═══ Data for analysis ═══

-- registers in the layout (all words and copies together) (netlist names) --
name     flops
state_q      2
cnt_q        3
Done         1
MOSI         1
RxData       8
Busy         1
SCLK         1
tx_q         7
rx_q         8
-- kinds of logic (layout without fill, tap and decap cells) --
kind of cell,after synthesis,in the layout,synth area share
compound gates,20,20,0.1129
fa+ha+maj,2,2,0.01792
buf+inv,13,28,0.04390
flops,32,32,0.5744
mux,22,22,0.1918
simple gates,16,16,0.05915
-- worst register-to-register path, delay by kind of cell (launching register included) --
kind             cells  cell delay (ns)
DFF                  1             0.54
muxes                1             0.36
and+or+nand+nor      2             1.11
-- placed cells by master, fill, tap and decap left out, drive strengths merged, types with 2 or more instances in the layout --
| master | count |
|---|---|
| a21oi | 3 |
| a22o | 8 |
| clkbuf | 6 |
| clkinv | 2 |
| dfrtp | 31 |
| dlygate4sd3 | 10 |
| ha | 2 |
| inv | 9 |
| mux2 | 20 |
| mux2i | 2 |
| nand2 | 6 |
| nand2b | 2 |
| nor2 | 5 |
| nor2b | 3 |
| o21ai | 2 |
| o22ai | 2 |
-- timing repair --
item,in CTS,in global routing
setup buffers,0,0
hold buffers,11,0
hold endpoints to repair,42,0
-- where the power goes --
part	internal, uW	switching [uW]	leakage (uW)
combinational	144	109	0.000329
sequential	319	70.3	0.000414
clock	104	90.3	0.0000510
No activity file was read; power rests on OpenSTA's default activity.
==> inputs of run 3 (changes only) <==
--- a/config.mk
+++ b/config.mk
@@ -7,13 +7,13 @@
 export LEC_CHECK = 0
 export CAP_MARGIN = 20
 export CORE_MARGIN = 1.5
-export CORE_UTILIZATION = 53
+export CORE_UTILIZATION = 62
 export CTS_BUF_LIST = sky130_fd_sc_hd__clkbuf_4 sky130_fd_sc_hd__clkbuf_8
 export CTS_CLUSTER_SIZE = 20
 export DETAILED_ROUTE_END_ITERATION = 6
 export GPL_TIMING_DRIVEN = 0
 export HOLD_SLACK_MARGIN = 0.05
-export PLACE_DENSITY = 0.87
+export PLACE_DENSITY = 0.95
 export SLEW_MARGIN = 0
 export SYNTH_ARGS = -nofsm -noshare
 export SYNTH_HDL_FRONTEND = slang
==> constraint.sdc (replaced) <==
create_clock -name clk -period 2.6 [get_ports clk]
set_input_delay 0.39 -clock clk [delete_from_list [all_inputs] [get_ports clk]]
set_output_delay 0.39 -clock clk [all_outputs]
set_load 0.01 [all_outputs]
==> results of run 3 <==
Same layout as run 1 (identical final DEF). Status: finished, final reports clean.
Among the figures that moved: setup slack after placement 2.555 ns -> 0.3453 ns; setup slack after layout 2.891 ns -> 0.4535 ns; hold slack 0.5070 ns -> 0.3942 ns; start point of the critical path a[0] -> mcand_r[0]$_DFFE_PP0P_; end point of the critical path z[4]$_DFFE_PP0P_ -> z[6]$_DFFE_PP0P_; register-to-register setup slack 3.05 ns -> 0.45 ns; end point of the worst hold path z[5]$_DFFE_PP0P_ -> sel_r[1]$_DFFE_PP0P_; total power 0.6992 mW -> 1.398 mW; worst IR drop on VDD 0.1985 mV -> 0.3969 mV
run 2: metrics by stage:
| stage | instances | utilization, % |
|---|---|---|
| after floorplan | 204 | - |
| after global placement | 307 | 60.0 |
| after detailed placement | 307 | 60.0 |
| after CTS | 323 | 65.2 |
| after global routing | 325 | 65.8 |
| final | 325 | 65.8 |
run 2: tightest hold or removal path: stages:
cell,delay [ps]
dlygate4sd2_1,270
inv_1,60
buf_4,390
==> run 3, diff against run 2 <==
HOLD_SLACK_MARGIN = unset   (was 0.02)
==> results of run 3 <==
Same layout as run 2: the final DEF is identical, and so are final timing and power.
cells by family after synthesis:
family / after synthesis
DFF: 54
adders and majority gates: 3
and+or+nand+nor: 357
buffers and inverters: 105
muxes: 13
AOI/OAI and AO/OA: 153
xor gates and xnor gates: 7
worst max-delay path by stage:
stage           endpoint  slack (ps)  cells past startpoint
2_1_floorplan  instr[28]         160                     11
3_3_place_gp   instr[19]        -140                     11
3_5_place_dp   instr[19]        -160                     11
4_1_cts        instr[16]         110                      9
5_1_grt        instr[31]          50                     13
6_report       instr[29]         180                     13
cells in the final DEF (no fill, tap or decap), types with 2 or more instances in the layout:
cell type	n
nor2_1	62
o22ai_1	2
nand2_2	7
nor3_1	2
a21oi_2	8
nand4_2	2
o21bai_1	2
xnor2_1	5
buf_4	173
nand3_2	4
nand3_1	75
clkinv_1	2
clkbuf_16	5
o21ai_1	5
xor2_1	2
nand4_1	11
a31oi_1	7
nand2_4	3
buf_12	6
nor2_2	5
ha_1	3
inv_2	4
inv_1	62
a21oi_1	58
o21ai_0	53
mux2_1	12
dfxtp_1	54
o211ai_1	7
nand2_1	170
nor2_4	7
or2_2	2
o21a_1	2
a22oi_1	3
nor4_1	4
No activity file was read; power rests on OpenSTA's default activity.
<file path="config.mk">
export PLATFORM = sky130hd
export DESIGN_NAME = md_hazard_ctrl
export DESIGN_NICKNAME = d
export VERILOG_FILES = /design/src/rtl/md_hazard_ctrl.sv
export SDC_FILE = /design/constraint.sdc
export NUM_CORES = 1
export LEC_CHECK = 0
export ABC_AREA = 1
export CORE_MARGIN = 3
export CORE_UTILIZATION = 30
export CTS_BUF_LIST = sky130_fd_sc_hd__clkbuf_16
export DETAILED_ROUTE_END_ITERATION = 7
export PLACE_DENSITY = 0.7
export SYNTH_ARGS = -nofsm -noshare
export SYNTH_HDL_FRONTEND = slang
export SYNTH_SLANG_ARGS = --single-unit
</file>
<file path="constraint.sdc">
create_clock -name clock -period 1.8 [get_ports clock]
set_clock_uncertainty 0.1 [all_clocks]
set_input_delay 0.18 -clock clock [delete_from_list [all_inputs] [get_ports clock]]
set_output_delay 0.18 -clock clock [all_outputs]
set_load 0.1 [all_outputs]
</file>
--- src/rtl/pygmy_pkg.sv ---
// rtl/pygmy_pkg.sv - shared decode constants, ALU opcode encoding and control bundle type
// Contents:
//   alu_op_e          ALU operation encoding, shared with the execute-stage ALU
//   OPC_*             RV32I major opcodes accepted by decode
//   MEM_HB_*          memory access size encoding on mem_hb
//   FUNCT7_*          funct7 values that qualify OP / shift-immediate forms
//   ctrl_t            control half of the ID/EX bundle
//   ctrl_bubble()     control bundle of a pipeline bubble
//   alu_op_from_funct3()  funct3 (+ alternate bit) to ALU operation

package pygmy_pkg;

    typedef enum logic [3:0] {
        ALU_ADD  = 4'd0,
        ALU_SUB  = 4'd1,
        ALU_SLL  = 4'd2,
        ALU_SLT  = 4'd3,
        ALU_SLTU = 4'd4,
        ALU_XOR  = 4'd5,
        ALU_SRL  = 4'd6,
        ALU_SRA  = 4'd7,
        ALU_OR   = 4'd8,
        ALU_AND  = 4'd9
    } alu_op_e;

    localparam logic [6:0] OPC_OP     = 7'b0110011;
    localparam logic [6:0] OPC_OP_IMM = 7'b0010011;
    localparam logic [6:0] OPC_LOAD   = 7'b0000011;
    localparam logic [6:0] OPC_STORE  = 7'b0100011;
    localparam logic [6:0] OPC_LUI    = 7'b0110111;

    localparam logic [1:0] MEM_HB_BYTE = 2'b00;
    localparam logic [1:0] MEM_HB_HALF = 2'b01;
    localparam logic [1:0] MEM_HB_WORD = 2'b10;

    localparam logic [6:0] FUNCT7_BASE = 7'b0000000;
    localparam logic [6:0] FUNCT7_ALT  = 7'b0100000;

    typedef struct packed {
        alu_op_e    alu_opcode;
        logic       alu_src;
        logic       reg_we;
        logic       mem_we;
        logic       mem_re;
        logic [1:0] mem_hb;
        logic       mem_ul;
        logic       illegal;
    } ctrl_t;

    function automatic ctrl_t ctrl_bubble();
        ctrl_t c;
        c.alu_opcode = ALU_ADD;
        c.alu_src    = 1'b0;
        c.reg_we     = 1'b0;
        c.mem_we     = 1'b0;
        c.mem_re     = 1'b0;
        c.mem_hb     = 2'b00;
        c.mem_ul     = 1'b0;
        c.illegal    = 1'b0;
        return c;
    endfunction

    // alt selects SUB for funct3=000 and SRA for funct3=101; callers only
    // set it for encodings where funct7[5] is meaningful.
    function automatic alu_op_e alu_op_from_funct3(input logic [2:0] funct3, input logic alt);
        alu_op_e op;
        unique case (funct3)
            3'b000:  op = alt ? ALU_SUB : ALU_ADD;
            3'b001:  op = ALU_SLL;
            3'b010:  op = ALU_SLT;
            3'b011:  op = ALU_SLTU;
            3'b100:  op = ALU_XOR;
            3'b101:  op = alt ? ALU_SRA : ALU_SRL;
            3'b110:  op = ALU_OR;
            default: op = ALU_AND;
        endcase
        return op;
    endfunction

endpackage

═══
═══ Data for analysis ═══

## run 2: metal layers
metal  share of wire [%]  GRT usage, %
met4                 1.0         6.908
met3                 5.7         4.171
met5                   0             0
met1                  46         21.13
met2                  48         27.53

═══
═══ Data for analysis ═══

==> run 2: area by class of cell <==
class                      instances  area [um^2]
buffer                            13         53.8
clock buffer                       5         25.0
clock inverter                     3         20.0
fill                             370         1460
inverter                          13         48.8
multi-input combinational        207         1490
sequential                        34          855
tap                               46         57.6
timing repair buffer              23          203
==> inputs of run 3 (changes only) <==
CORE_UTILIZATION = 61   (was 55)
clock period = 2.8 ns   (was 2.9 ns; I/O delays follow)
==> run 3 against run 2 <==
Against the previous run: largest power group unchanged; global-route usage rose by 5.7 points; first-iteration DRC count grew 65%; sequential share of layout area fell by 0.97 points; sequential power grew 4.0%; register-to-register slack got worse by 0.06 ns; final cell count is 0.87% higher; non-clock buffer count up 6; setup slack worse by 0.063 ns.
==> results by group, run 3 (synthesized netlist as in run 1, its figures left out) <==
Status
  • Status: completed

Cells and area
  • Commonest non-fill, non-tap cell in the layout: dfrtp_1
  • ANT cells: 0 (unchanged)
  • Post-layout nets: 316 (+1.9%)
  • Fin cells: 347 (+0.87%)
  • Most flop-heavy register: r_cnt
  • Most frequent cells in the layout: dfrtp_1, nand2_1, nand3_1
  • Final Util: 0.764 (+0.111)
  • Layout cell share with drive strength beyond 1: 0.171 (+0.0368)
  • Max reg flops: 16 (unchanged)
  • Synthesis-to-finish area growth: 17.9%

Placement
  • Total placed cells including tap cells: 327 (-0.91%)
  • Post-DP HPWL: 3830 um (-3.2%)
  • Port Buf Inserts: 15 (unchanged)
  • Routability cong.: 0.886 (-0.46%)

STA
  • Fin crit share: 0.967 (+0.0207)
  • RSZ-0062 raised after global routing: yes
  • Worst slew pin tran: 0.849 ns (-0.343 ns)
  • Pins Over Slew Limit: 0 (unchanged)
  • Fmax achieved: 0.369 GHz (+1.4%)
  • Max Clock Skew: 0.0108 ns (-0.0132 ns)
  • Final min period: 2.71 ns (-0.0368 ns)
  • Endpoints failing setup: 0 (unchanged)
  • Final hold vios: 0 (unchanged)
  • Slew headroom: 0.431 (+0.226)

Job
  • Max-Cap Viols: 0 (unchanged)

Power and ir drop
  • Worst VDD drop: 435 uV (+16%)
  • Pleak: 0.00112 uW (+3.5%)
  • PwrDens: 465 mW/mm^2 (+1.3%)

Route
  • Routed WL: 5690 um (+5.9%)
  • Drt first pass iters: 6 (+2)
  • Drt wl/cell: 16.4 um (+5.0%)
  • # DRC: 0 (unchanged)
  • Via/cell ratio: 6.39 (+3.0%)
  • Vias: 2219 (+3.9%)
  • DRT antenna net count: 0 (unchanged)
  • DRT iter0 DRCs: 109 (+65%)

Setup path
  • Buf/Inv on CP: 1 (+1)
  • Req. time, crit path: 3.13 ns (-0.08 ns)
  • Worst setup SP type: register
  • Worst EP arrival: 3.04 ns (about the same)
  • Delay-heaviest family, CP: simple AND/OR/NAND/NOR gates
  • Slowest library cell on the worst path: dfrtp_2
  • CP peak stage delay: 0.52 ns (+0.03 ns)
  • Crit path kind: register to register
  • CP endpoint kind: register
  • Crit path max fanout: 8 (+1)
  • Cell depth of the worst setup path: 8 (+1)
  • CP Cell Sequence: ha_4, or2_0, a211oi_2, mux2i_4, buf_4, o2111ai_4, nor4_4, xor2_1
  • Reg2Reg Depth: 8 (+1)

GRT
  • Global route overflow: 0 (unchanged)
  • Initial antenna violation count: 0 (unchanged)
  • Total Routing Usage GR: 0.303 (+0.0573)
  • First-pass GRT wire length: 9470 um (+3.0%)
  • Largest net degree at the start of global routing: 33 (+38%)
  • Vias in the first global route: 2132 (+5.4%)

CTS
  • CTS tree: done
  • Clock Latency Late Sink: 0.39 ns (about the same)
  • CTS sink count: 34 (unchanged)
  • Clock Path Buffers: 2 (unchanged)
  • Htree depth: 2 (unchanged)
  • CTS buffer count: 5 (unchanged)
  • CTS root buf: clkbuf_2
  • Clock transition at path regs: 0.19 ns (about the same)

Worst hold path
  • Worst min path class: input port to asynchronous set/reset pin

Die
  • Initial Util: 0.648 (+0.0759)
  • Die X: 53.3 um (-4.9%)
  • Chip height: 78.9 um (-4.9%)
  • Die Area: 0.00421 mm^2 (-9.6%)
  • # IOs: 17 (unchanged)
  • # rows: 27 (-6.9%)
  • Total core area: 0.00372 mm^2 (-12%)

═══

The answer is the run of lines above from the line containing "-- registers in" through the line containing "simple gates,16,16,0.05915", copied exactly and alone.

Output of the exercise:
-- registers in the layout (all words and copies together) (netlist names) --
name     flops
state_q      2
cnt_q        3
Done         1
MOSI         1
RxData       8
Busy         1
SCLK         1
tx_q         7
rx_q         8
-- kinds of logic (layout without fill, tap and decap cells) --
kind of cell,after synthesis,in the layout,synth area share
compound gates,20,20,0.1129
fa+ha+maj,2,2,0.01792
buf+inv,13,28,0.04390
flops,32,32,0.5744
mux,22,22,0.1918
simple gates,16,16,0.05915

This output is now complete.